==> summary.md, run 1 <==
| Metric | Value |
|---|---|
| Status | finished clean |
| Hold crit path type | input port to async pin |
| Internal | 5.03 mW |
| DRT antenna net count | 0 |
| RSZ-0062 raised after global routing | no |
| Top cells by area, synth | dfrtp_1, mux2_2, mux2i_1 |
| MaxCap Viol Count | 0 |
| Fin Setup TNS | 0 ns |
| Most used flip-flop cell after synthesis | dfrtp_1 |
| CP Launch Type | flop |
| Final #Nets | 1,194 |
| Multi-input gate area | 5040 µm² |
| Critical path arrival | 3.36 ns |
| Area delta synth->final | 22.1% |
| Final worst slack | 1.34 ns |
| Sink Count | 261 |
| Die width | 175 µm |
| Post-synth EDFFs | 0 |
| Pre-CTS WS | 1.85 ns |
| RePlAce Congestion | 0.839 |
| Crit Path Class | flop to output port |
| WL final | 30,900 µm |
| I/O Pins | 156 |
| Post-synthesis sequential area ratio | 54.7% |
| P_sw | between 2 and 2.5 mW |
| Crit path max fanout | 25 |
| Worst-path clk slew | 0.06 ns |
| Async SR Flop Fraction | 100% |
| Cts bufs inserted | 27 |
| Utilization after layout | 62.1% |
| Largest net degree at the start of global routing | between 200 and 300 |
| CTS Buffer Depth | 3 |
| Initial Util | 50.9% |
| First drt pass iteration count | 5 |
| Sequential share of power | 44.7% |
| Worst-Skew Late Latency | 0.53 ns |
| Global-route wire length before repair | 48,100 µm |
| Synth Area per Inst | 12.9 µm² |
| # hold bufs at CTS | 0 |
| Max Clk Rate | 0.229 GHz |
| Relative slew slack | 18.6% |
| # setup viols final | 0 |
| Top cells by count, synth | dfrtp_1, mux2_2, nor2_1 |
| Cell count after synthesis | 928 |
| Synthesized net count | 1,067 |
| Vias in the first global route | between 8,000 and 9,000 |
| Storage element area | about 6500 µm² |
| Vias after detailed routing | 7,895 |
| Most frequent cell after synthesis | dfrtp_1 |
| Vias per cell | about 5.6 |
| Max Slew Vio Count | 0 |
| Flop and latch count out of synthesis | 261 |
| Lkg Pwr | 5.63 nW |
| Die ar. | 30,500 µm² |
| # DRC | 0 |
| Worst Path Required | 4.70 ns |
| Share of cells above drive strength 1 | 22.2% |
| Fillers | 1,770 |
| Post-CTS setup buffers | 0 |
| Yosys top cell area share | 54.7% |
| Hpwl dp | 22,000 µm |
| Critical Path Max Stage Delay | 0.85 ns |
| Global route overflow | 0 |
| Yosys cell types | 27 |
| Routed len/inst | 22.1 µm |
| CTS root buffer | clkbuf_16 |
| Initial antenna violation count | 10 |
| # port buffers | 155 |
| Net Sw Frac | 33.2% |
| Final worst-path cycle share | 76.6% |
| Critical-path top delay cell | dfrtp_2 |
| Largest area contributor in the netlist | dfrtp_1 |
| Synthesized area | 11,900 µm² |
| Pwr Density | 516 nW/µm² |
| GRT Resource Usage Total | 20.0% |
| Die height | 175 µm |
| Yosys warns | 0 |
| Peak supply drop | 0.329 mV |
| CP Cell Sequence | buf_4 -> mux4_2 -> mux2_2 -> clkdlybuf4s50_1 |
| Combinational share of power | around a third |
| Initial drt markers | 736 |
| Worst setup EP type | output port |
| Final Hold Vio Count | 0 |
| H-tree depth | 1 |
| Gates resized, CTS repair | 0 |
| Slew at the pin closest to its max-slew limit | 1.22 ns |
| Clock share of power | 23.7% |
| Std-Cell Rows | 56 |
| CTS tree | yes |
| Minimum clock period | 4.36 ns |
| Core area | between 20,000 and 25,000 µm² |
<file path="src/rtl/dmem_arbiter.sv">
// Two-port round-robin arbiter and sequencer for the single-port data memory.
// Define DMEM_ARB_STATS_EN to add the saturating grant/conflict statistics counters.
module dmem_arbiter #(
    parameter int ADDR_W = 32,
    parameter int DATA_W = 32,
    parameter int STAT_W = 16
) (
    input  logic              clk,
    input  logic              rst_n,
    input  logic              p0_req,
    input  logic              p0_we,
    input  logic [ADDR_W-1:0] p0_addr,
    input  logic [DATA_W-1:0] p0_wdata,
    output logic              p0_ack,
    output logic [DATA_W-1:0] p0_rdata,
    input  logic              p1_req,
    input  logic              p1_we,
    input  logic [ADDR_W-1:0] p1_addr,
    input  logic [DATA_W-1:0] p1_wdata,
    output logic              p1_ack,
    output logic [DATA_W-1:0] p1_rdata,
    output logic [ADDR_W-1:0] mem_addr,
    output logic [DATA_W-1:0] mem_wdata,
    output logic              mem_we,
    input  logic [DATA_W-1:0] mem_rdata,
    output logic              busy
`ifdef DMEM_ARB_STATS_EN
    ,
    output logic [STAT_W-1:0] stat_gnt0,
    output logic [STAT_W-1:0] stat_gnt1,
    output logic [STAT_W-1:0] stat_conflict
`endif
);

    // state  | meaning
    // IDLE   | waiting for a request; arbitrate and latch on the next edge
    // ACCESS | latched access driven to memory for one cycle
    // RESP   | ack pulse to the selected port, read data already registered
    localparam logic [1:0] S_IDLE   = 2'd0;
    localparam logic [1:0] S_ACCESS = 2'd1;
    localparam logic [1:0] S_RESP   = 2'd2;

    logic [1:0]        state_q,      state_d;
    logic              last_grant_q, last_grant_d;
    logic              sel_q,        sel_d;
    logic              we_q,         we_d;
    logic [ADDR_W-1:0] addr_q,       addr_d;
    logic [DATA_W-1:0] wdata_q,      wdata_d;
    logic [DATA_W-1:0] p0_rdata_q,   p0_rdata_d;
    logic [DATA_W-1:0] p1_rdata_q,   p1_rdata_d;

    logic any_req;
    logic both_req;
    logic grant;

    assign any_req  = p0_req | p1_req;
    assign both_req = p0_req & p1_req;
    // On a conflict the port that did not win last time gets the grant.
    assign grant    = both_req ? ~last_grant_q : p1_req;

    always_comb begin
        state_d      = state_q;
        last_grant_d = last_grant_q;
        sel_d        = sel_q;
        we_d         = we_q;
        addr_d       = addr_q;
        wdata_d      = wdata_q;
        p0_rdata_d   = p0_rdata_q;
        p1_rdata_d   = p1_rdata_q;
        case (state_q)
            S_IDLE: begin
                if (any_req) begin
                    sel_d        = grant;
                    last_grant_d = grant;
                    we_d         = grant ? p1_we    : p0_we;
                    addr_d       = grant ? p1_addr  : p0_addr;
                    wdata_d      = grant ? p1_wdata : p0_wdata;
                    state_d      = S_ACCESS;
                end
            end
            S_ACCESS: begin
                if (!we_q) begin
                    if (sel_q) p1_rdata_d = mem_rdata;
                    else       p0_rdata_d = mem_rdata;
                end
                state_d = S_RESP;
            end
            S_RESP:  state_d = S_IDLE;
            default: state_d = S_IDLE;
        endcase
    end

    always_ff @(posedge clk or negedge rst_n) begin
        if (!rst_n) begin
            state_q      <= S_IDLE;
            last_grant_q <= 1'b1;
            sel_q        <= 1'b0;
            we_q         <= 1'b0;
            addr_q       <= '0;
            wdata_q      <= '0;
            p0_rdata_q   <= '0;
            p1_rdata_q   <= '0;
        end else begin
            state_q      <= state_d;
            last_grant_q <= last_grant_d;
            sel_q        <= sel_d;
            we_q         <= we_d;
            addr_q       <= addr_d;
            wdata_q      <= wdata_d;
            p0_rdata_q   <= p0_rdata_d;
            p1_rdata_q   <= p1_rdata_d;
        end
    end

    // mem_we decodes straight from state so an async reset drops it immediately.
    assign mem_addr  = addr_q;
    assign mem_wdata = wdata_q;
    assign mem_we    = (state_q == S_ACCESS) & we_q;
    assign p0_ack    = (state_q == S_RESP) & ~sel_q;
    assign p1_ack    = (state_q == S_RESP) &  sel_q;
    assign p0_rdata  = p0_rdata_q;
    assign p1_rdata  = p1_rdata_q;
    assign busy      = (state_q != S_IDLE);

`ifdef DMEM_ARB_STATS_EN
    logic [STAT_W-1:0] gnt0_q, gnt0_d;
    logic [STAT_W-1:0] gnt1_q, gnt1_d;
    logic [STAT_W-1:0] conf_q, conf_d;
    logic              idle_grant;

    assign idle_grant = (state_q == S_IDLE) & any_req;

    always_comb begin
        gnt0_d = gnt0_q;
        gnt1_d = gnt1_q;
        conf_d = conf_q;
        if (idle_grant && !grant && gnt0_q != {STAT_W{1'b1}}) gnt0_d = gnt0_q + STAT_W'(1);
        if (idle_grant &&  grant && gnt1_q != {STAT_W{1'b1}}) gnt1_d = gnt1_q + STAT_W'(1);
        if ((state_q == S_IDLE) && both_req && conf_q != {STAT_W{1'b1}}) conf_d = conf_q + STAT_W'(1);
    end

    always_ff @(posedge clk or negedge rst_n) begin
        if (!rst_n) begin
            gnt0_q <= '0;
            gnt1_q <= '0;
            conf_q <= '0;
        end else begin
            gnt0_q <= gnt0_d;
            gnt1_q <= gnt1_d;
            conf_q <= conf_d;
        end
    end

    assign stat_gnt0     = gnt0_q;
    assign stat_gnt1     = gnt1_q;
    assign stat_conflict = conf_q;
`endif

endmodule
</file>
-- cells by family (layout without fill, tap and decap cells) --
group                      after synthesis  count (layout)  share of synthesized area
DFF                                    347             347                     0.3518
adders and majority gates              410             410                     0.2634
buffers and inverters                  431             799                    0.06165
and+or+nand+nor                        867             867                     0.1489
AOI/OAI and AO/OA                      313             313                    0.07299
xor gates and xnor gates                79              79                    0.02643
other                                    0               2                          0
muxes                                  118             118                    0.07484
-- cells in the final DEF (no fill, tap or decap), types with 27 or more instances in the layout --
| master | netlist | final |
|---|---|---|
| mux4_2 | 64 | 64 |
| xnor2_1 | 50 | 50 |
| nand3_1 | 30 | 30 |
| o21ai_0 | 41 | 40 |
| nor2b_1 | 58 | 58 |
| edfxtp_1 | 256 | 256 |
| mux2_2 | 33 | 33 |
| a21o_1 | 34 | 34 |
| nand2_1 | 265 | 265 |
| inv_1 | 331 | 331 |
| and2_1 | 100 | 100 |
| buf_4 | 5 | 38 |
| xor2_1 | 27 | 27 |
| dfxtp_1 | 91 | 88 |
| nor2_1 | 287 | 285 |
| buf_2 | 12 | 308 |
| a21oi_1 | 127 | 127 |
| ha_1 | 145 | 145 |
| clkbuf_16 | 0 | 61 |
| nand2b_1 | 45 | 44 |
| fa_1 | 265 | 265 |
$ cat config.mk
export PLATFORM = sky130hd
export DESIGN_NAME = cordic_stage_buffer
export DESIGN_NICKNAME = d
export VERILOG_FILES = /design/src/rtl/cordic_pipe_pkg.sv /design/src/rtl/cordic_delay_line.sv /design/src/rtl/cordic_stage_buffer.sv
export SDC_FILE = /design/constraint.sdc
export NUM_CORES = 1
export LEC_CHECK = 0
export CAP_MARGIN = 5
export CORE_MARGIN = 2
export CORE_UTILIZATION = 45
export CTS_CLUSTER_DIAMETER = 50
export DETAILED_ROUTE_END_ITERATION = 10
export PLACE_DENSITY_LB_ADDON = 0.2
export SKIP_CTS_REPAIR_TIMING = 1
export SYNTH_ARGS = -nofsm -noshare
export SYNTH_HDL_FRONTEND = slang
export SYNTH_SLANG_ARGS = --single-unit
$ cat constraint.sdc
create_clock -name clk -period 1.2 [get_ports clk]
set_input_delay 0.12 -clock clk [delete_from_list [all_inputs] [get_ports clk]]
set_output_delay 0.12 -clock clk [all_outputs]
set_load 0.005 [all_outputs]
$ cat src/rtl/cordic_pipe_pkg.sv
// Shared widths and index-word layout for the CORDIC pipeline buffers.
// The index word carries a 7-bit iteration index with a 3-bit quadrant above it.
package cordic_pipe_pkg;

  localparam int DW_DEFAULT = 16;
  localparam int IW_DEFAULT = 10;
  localparam int IDX_W      = 7;
  localparam int QUAD_W     = 3;

  typedef struct packed {
    logic [QUAD_W-1:0] quad;
    logic [IDX_W-1:0]  index;
  } cordic_idx_t;

  function automatic cordic_idx_t split_idx(input logic [IDX_W+QUAD_W-1:0] w);
    return cordic_idx_t'(w);
  endfunction

endpackage

$ cat src/rtl/cordic_delay_line.sv
// Enable-gated shift register of DEPTH stages; q is the last stage.
// flush clears every stage regardless of en (tie low for data chains).
module cordic_delay_line #(
  parameter int WIDTH = 1,
  parameter int DEPTH = 1
) (
  input  logic             clk,
  input  logic             reset,
  input  logic             en,
  input  logic             flush,
  input  logic [WIDTH-1:0] d,
  output logic [WIDTH-1:0] q
);

  genvar gi;
  generate
    for (gi = 0; gi < DEPTH; gi++) begin : g_stage
      logic [WIDTH-1:0] src;
      logic [WIDTH-1:0] stage_d;
      logic [WIDTH-1:0] stage_q;

      if (gi == 0) begin : g_head
        assign src = d;
      end else begin : g_tail
        assign src = g_stage[gi-1].stage_q;
      end

      always_comb begin
        stage_d = stage_q;
        if (flush) begin
          stage_d = '0;
        end else if (en) begin
          stage_d = src;
        end
      end

      always_ff @(posedge clk or negedge reset) begin
        if (!reset) begin
          stage_q <= '0;
        end else begin
          stage_q <= stage_d;
        end
      end
    end
  endgenerate

  assign q = g_stage[DEPTH-1].stage_q;

endmodule

$ cat src/rtl/cordic_stage_buffer.sv
// Stall-transparent skew buffer: XM/YM delayed M_LAT en-edges, XR/YR/index/valid
// delayed R_LAT en-edges, with a flushable valid chain and a running occupancy.
module cordic_stage_buffer
  import cordic_pipe_pkg::*;
#(
  parameter int DW    = DW_DEFAULT,
  parameter int IW    = IW_DEFAULT,
  parameter int M_LAT = 1,
  parameter int R_LAT = 4
) (
  input  logic                       clk,
  input  logic                       reset,
  input  logic                       en,
  input  logic                       flush,
  input  logic                       in_valid,
  input  logic [DW-1:0]              xm_in,
  input  logic [DW-1:0]              ym_in,
  input  logic [DW-1:0]              xr_in,
  input  logic [DW-1:0]              yr_in,
  input  logic [IW-1:0]              idx_in,
  output logic [DW-1:0]              xm_out,
  output logic [DW-1:0]              ym_out,
  output logic [DW-1:0]              xr_out,
  output logic [DW-1:0]              yr_out,
  output logic [IW-1:0]              idx_out,
  output logic                       out_valid,
  output logic [$clog2(R_LAT+1)-1:0] occupancy,
  output logic                       busy
);

  localparam int OCC_W = $clog2(R_LAT + 1);

  generate
    if (R_LAT < 1 || R_LAT > 16 || M_LAT < 1 || M_LAT > R_LAT) begin : g_bad_param
      $error("cordic_stage_buffer: need 1 <= M_LAT <= R_LAT <= 16");
    end
  endgenerate

  cordic_delay_line #(.WIDTH(2*DW), .DEPTH(M_LAT)) u_m_chain (
    .clk   (clk),
    .reset (reset),
    .en    (en),
    .flush (1'b0),
    .d     ({xm_in, ym_in}),
    .q     ({xm_out, ym_out})
  );

  cordic_delay_line #(.WIDTH(2*DW+IW), .DEPTH(R_LAT)) u_r_chain (
    .clk   (clk),
    .reset (reset),
    .en    (en),
    .flush (1'b0),
    .d     ({xr_in, yr_in, idx_in}),
    .q     ({xr_out, yr_out, idx_out})
  );

  cordic_delay_line #(.WIDTH(1), .DEPTH(R_LAT)) u_v_chain (
    .clk   (clk),
    .reset (reset),
    .en    (en),
    .flush (flush),
    .d     (in_valid),
    .q     (out_valid)
  );

  // Occupancy tracks popcount of the valid chain: one enters, the last one leaves.
  logic [OCC_W-1:0] occ_d, occ_q;
  logic             busy_d, busy_q;

  always_comb begin
    occ_d = occ_q;
    if (flush) begin
      occ_d = '0;
    end else if (en) begin
      if (in_valid && !out_valid) begin
        occ_d = occ_q + OCC_W'(1);
      end else if (!in_valid && out_valid) begin
        occ_d = occ_q - OCC_W'(1);
      end
    end
    busy_d = (occ_d != '0);
  end

  always_ff @(posedge clk or negedge reset) begin
    if (!reset) begin
      occ_q  <= '0;
      busy_q <= 1'b0;
    end else begin
      occ_q  <= occ_d;
      busy_q <= busy_d;
    end
  end

  assign occupancy = occ_q;
  assign busy      = busy_q;

endmodule
==> Yosys cells after proc, flatten, opt, wreduce, memory -nomap -nowiden <==
Cells that the tools add are included.
{ "word_totals": {"ff_bits": 208, "latchBits": 0, "ram_bits": 0, "mem_bits_ro": 0, "inputBits": 79, "output_inout_bits": 79, "word_cells": 31, "mem_count": 0} }
{ "op_classes": {"n_addsub": 2, "multipliers": 0, "n_div": 0, "magnitude_cmp": 0, "n_eq_ne": 0, "n_shift": 0, "muxes": 12, "bitwise": 0, "reduce_logical": 6} }
{ "op_table": {"columns": ["operator", "count"], "rows": [
  ["3-bit 2-to-1 mux", 4],
  ["1-bit 2-to-1 mux", 8],
  ["3-bit by 1-bit adder with 3-bit output (second input constant)", 1],
  ["3-bit nonzero test", 1],
  ["3-bit by 1-bit subtractor with 3-bit output (second input constant)", 1],
  ["1-bit logical AND", 2],
  ["1-bit zero test", 2],
  ["2-bit nonzero test", 1]
]} }

==> Logic depth before layout (Yosys ltp) <==
{ "logic_depth": {"ltp_word": 7, "ltp_mapped": 6, "depth_no_buf": 6} }

==> Modules after synthesis <==
A second synthesis with hierarchy kept.
{ "unflattened": {"hier_cells": 684, "hier_area_um2": 8594.5} }
{ "modules_own_cells": {"columns": ["mod", "n_inst", "cells_each", "area_per_inst_um2", "seq_area_each_um2"], "rows": [
  ["cordic_delay_line (u_r_chain)", 1, 542, 6847.8, 4204.0],
  ["cordic_delay_line (u_m_chain)", 1, 103, 1323.8, 800.8],
  ["cordic_stage_buffer", 1, 26, 262.8, 100.1],
  ["cordic_delay_line (u_v_chain)", 1, 13, 160.2, 100.1]
]} }

==> Worst setup path after synthesis <==
Ideal clock, no wire load.
{ "synth_timing": {"path_type": "register to register", "from": "register occ_q[0], in the netlist occupancy[0]", "to": "register busy_q, in the netlist busy", "setup_time_ns": 0.088, "arrival_time_ns": 1.221, "t_required_ns": 1.112, "slack_ns": -0.109, "stages_incl_launch_ff": 6, "path_buffers": 0, "synth_period_minus_slack_ns": 1.309, "cell_sequence": "dfrtp_1 inv_1 ha_1 o311ai_1 o21ai_1 a41oi_1"} }
{ "synth_via": {"elab_chain_cells": 6, "elab_cells_between_ends": 7, "cone_classes": "add/sub: 2; mux: 4; reduce/logical: 1"} }
{ "synth_lines": {"columns": ["element", "line", "text"], "rows": [
  ["start, declared", "cordic_stage_buffer.sv:67", "logic [OCC_W-1:0] occ_d, occ_q;"],
  ["start signal, assigned", "cordic_stage_buffer.sv:86", "occ_q <= '0;"],
  ["start signal, assigned", "cordic_stage_buffer.sv:89", "occ_q <= occ_d;"],
  ["3-bit by 1-bit subtractor with 3-bit output", "cordic_stage_buffer.sv:78", "occ_d = occ_q - OCC_W'(1);"],
  ["3-bit 2-to-1 mux", "cordic_stage_buffer.sv:77", "end else if (!in_valid && out_valid) begin"],
  ["3-bit 2-to-1 mux", "cordic_stage_buffer.sv:75", "if (in_valid && !out_valid) begin"],
  ["3-bit 2-to-1 mux (*)", "cordic_stage_buffer.sv:74", "end else if (en) begin"],
  ["3-bit 2-to-1 mux (*)", "cordic_stage_buffer.sv:72", "if (flush) begin"],
  ["3-bit nonzero test (*)", "cordic_stage_buffer.sv:81", "busy_d = (occ_d != '0);"],
  ["via busy_d", "cordic_stage_buffer.sv:68", "logic busy_d, busy_q;"],
  ["end signal, assigned", "cordic_stage_buffer.sv:90", "busy_q <= busy_d;"],
  ["end, declared", "cordic_stage_buffer.sv:68", null]
]} }
Mark *: on every way through the listed nets, which the timed path passes. The rest lies on a longest branch.
A chain may end at the register's enable or synchronous reset.

==> Worst setup path after layout <==
Ends and elaborated chain as after synthesis.

==> results.md <==
* Synth top area share at 66.55%
* Largest net degree at the start of global routing at 48
* Core ar. at 17120 um^2
* Leading area contributor after synthesis: dfrtp_1
* Failing checks: negative setup slack
* Ant diodes at 0
* Arr. time, crit path at 1.82 ns
* DP Wirelength at 9.238 mm
* Synth Flop Type: dfrtp_1
* Area Overhead vs Synth at 38.12%
* NumNets Final at 734
* Origin of the worst setup path: occupancy[0]$_DFF_PN0_
* Io pins at 158
* Sequential-to-total area share from yosys stat at 66.55%
* Global-route wire length before repair at 22.28 mm
* Die height at 135.8 um
* Max Cap Viol at 0
* Async set-reset flop share out of synthesis at 100.0%
* Inst Count DP at 840
* Drt pass-1 iters at 4
* Clk Latency, worst-skew pair at 0.49 ns
* Syn Inst Count at 463
* Critical path class: reg2reg
* Final period util at 118.2%
* Fill cell count at 1250
* Worst Path Required at 1.61 ns
* Final min period at 1.419 ns
* Status: finished with violations
* Post-synthesis cell type count at 21
* Sink Count at 208
* Row count at 48
* Deepest clock path buffer count at 3
* Worst Clk Skew at 0.005967 ns
* Vias at 4345
* Synthesized cell area at 7821 um^2
* Clock slew at reported path FFs at 0.06 ns
* Worst hold start: en
* Pwr dens at 1679 nW/um^2
* Max-slew headroom at 74.66%
* VDD IR max at 1.086 mV
* DR WL/cell at 15.90 um
* Setup WS post-layout at -0.2187 ns
* Final ANT Viol Nets at 0
* Syn nets at 544
* CTS tree: built
* RSZ-0062 raised after global routing: yes
* Initial Utilization at 45.69%
* DIE AREA at 18450 um^2
* Type of the worst min-delay path: in2reg
* Area contributors post-synth: dfrtp_1 67%, mux2_2 29%, buf_4 1.2%
* Post-route core utilization at 63.11%
* # setup viols final at 6
* R2r startpoint: occupancy[0]$_DFF_PN0_
* CTS Buf Count at 22
* Final-report hold violation count at 0
* Slew of the pin with the lowest slew margin at 0.3802 ns
* Total chip power at 18140 uW
* Vias/cell at 4.866
* Warning count from the yosys run at 0
* DRC Markers at 0
* Syn Area/Cell at 16.89 um^2
* CP endpoint kind: flop
* Vias in the first global route at 4612
* CTS root buf: clkbuf_16
* Total Neg Setup Slack at -0.6898 ns
* Global placement routability congestion at 0.7618
* Layout cells sized above 1 at 42.66%
* Final max-slew violation count at 0
* Remaining Overflow, GRT at 0
* Post-route insts no fill at 893
* Gr usage total at 14.89%
* Die width at 135.8 um
* WL final at 14.20 mm
* H-tree depth at 1
* #FFs+latches synth at 208
* Max Freq at 0.7049 GHz
* CP startpoint kind: flop
* Post-synth EDFFs at 0
* Number of port buffers at 157
* P_leak at 0.005178 uW
* Initial DRC Count at 93
* Initial antenna violation count at 0
* Worst-path fanout max at 3
worst max-delay path, stage by stage (launching register included):
cell and delay [ns]:
dfrtp_1 0.42, buf_6 0.14, inv_4 0.05, ha_4 0.20, o311ai_4 0.24, o21ai_2 0.12, a41oi_2 0.17
final timing paths:
| kind | end | slack (ns) | cells after the start |
|---|---|---|---|
| max in group asynchronous | u_v_chain.q$_DFFE_PN0P_ | 0.54 | 3 |
| worst max-delay path | busy$_DFF_PN0_ | -0.22 | 6 |
| worst min-delay path | u_v_chain.g_stage[0].stage_q$_DFFE_PN0P_ | 0.07 | 3 |
| worst max register to register | busy$_DFF_PN0_ | -0.22 | 6 |
| worst min register to register | u_r_chain.q[28]$_DFFE_PN0P_ | 0.50 | 1 |
| min in group asynchronous | u_r_chain.g_stage[0].stage_q[30]$_DFFE_PN0P_ | 0.14 | 2 |
per-layer routing:
| metal | vias up | routed length (um) | global-route usage (%) |
|---|---|---|---|
| li1 | 2006 | - | - |
| met1 | 2188 | 6056 | 18.74 |
| met2 | 130 | 6914 | 25.67 |
| met3 | 21 | 985 | 3.393 |
| met4 | 0 | 245 | 4.630 |
| met5 | - | 0 | 0 |
flip-flops by register name, summed over array words and instances (netlist names):
name / cells
u_r_chain.g_stage.stage_q: 126
u_r_chain.q: 42
u_v_chain.g_stage.stage_q: 3
occupancy: 3
u_m_chain.q: 32
busy: 1
u_v_chain.q: 1
logic make-up (layout without fill, tap and decap cells):
family          Yosys count  after routing  share of synthesized area (%)
flops                   208            208                          66.55
mux                     204            204                          29.31
buf+inv                  28            233                          2.272
simple gates             12             12                         0.6879
compound gates            6              6                         0.5278
xor+xnor                  3              3                         0.3360
fa+ha+maj                 2              2                         0.3199
metrics by stage:
step                      worst slack, ns  area (um^2)  hold slack [ns]
after detailed placement          -0.2312         9778          0.08613
after CTS                         -0.4433        10500          -0.4359
after floorplan                  -0.08176         7821          -0.1756
after global placement            -0.1835         9778          0.07834
after global routing              -0.2770        10800          0.08137
final                             -0.2187        10800          0.07052
power breakdown:
part	leakage, uW	internal [uW]	total, uW	switching [uW]
clock	0.000345	4140	6720	2580
sequential	0.00246	8120	8650	535
combinational	0.00238	1870	2770	902
total	0.00518	14100	18100	4010
cell type report:
cell class	count	area (um^2)	share of cell area, %
clock inverters	3	67.56	0.6254
multi-input cells	227	2496	23.11
well taps	225	281.5	2.606
inverters	3	13.76	0.1274
flip-flops and latches	208	5206	48.19
clock buffers	36	654.4	6.057
repair buffers	191	2083	19.28
cell usage after synthesis, drive strengths merged (2+ instances only):
master / number
ha: 2
inv: 3
nand3b: 2
o21ai: 2
dfrtp: 208
xnor2: 3
a21oi: 2
mux2: 200
nor2: 7
nand2: 2
mux2i: 4
buf: 25
cells in the final DEF (no fill, tap or decap), drive strengths merged:
cell type | Yosys | routed
nand2 | 2 | 2
nand3b | 2 | 2
mux2 | 200 | 200
nand3 | 1 | 1
clkbuf | 0 | 48
o311ai | 1 | 1
clkinvlp | 0 | 1
mux2i | 4 | 4
o21ai | 2 | 2
dlymetal6s2s | 0 | 69
a21oi | 2 | 2
dlygate4sd3 | 0 | 1
clkdlybuf4s50 | 0 | 76
a41oi | 1 | 1
buf | 25 | 33
bufinv | 0 | 2
inv | 3 | 3
nor2 | 7 | 7
xnor2 | 3 | 3
ha | 2 | 2
dfrtp | 208 | 208
Note: power is estimated with default switching activity, not from simulation.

REQUIRED ACTION. Count up every line above that has the word "about" in it; answer with the number alone.

TASK ANSWER. 2